Stored items:
----

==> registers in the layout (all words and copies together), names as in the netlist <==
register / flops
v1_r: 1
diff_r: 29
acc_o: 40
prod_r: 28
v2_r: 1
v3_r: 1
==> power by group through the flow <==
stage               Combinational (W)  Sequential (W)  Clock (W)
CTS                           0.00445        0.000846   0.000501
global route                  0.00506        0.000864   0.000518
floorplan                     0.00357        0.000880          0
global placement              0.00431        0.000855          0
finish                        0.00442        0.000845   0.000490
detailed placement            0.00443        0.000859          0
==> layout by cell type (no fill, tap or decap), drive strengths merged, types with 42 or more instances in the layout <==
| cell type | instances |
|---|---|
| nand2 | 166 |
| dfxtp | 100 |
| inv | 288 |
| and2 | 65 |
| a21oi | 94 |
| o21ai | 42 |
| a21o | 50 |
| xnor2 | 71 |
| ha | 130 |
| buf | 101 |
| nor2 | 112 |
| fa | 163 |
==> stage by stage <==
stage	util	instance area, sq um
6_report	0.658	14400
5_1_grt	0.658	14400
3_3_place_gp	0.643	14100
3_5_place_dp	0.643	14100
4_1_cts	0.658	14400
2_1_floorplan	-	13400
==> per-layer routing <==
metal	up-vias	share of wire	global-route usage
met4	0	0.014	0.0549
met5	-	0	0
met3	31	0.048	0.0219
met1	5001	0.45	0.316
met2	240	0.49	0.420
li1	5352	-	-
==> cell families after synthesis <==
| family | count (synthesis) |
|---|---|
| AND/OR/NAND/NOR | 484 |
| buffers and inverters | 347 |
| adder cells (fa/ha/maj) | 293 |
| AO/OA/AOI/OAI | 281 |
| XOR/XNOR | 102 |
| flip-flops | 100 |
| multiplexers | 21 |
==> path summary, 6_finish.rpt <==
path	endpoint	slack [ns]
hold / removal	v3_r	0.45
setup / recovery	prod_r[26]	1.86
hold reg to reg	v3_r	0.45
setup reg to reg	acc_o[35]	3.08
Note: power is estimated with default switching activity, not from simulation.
$ cat src/hw/rtl/mdr_pkg.sv
// shared types and fixed constants of the mean deviation ratio block
`default_nettype none
package mdr_pkg;

  localparam int RATIO_W   = 24;
  localparam int FRAC_BITS = 16;
  // quotient keeps two bits above the ratio: rounding bit and overflow headroom
  localparam int Q_W       = RATIO_W + 2;

  localparam logic [Q_W-1:0] RATIO_POS_MAX = Q_W'(8388607);
  localparam logic [Q_W-1:0] RATIO_NEG_MAG = Q_W'(8388608);

  typedef struct packed {
    logic clear;
    logic rd_en;
  } acc_ctrl_t;

  typedef struct packed {
    logic           done;
    logic           ovf;
    logic [Q_W-1:0] q;
  } div_res_t;

endpackage
`default_nettype wire

$ cat src/hw/rtl/mdr_div.sv
// restoring divider, one quotient bit per cycle, quotient overflow is sticky
`default_nettype none
module mdr_div
  import mdr_pkg::*;
#(
  parameter int ACC_W = 40,
  parameter int DEN_W = 38
) (
  input  wire logic             clk,
  input  wire logic             rst_n,
  input  wire logic             start_i,
  input  wire logic [ACC_W-1:0] dvd_i,
  input  wire logic [DEN_W-1:0] den_i,
  output div_res_t              res_o
);

  localparam int DVD_W  = ACC_W + FRAC_BITS + 1;
  localparam int STEP_W = $clog2(DVD_W + 1);

  logic              busy_r, done_r, ovf_r;
  logic [STEP_W-1:0] step_r;
  logic [DVD_W-1:0]  dvd_r;
  logic [DEN_W-1:0]  den_r, rem_r, rem_nxt;
  logic [Q_W-1:0]    q_r;
  logic [DEN_W:0]    rem_sh, rem_sub;
  logic              q_bit;

  assign rem_sh  = {rem_r, dvd_r[DVD_W-1]};
  assign rem_sub = rem_sh - {1'b0, den_r};
  assign q_bit   = rem_sh >= {1'b0, den_r};
  assign rem_nxt = q_bit ? rem_sub[DEN_W-1:0] : rem_sh[DEN_W-1:0];

  always_ff @(posedge clk) begin
    if (!rst_n) begin
      busy_r <= 1'b0;
      done_r <= 1'b0;
    end else if (start_i) begin
      busy_r <= 1'b1;
      done_r <= 1'b0;
    end else if (busy_r && step_r == STEP_W'(1)) begin
      busy_r <= 1'b0;
      done_r <= 1'b1;
    end
  end

  always_ff @(posedge clk) begin
    if (start_i) begin
      // dividend carries the fraction bits and the rounding bit below D
      dvd_r  <= {dvd_i, {(FRAC_BITS + 1){1'b0}}};
      den_r  <= den_i;
      rem_r  <= '0;
      q_r    <= '0;
      ovf_r  <= 1'b0;
      step_r <= STEP_W'(DVD_W);
    end else if (busy_r) begin
      dvd_r  <= {dvd_r[DVD_W-2:0], 1'b0};
      rem_r  <= rem_nxt;
      q_r    <= {q_r[Q_W-2:0], q_bit};
      ovf_r  <= ovf_r | q_r[Q_W-1];
      step_r <= step_r - STEP_W'(1);
    end
  end

  assign res_o.done = done_r;
  assign res_o.ovf  = ovf_r;
  assign res_o.q    = q_r;

endmodule
`default_nettype wire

----

### Action item
Consider the entries above and return each line with the string "global".

### Output
global route                  0.00506        0.000864   0.000518
global placement              0.00431        0.000855          0
metal	up-vias	share of wire	global-route usage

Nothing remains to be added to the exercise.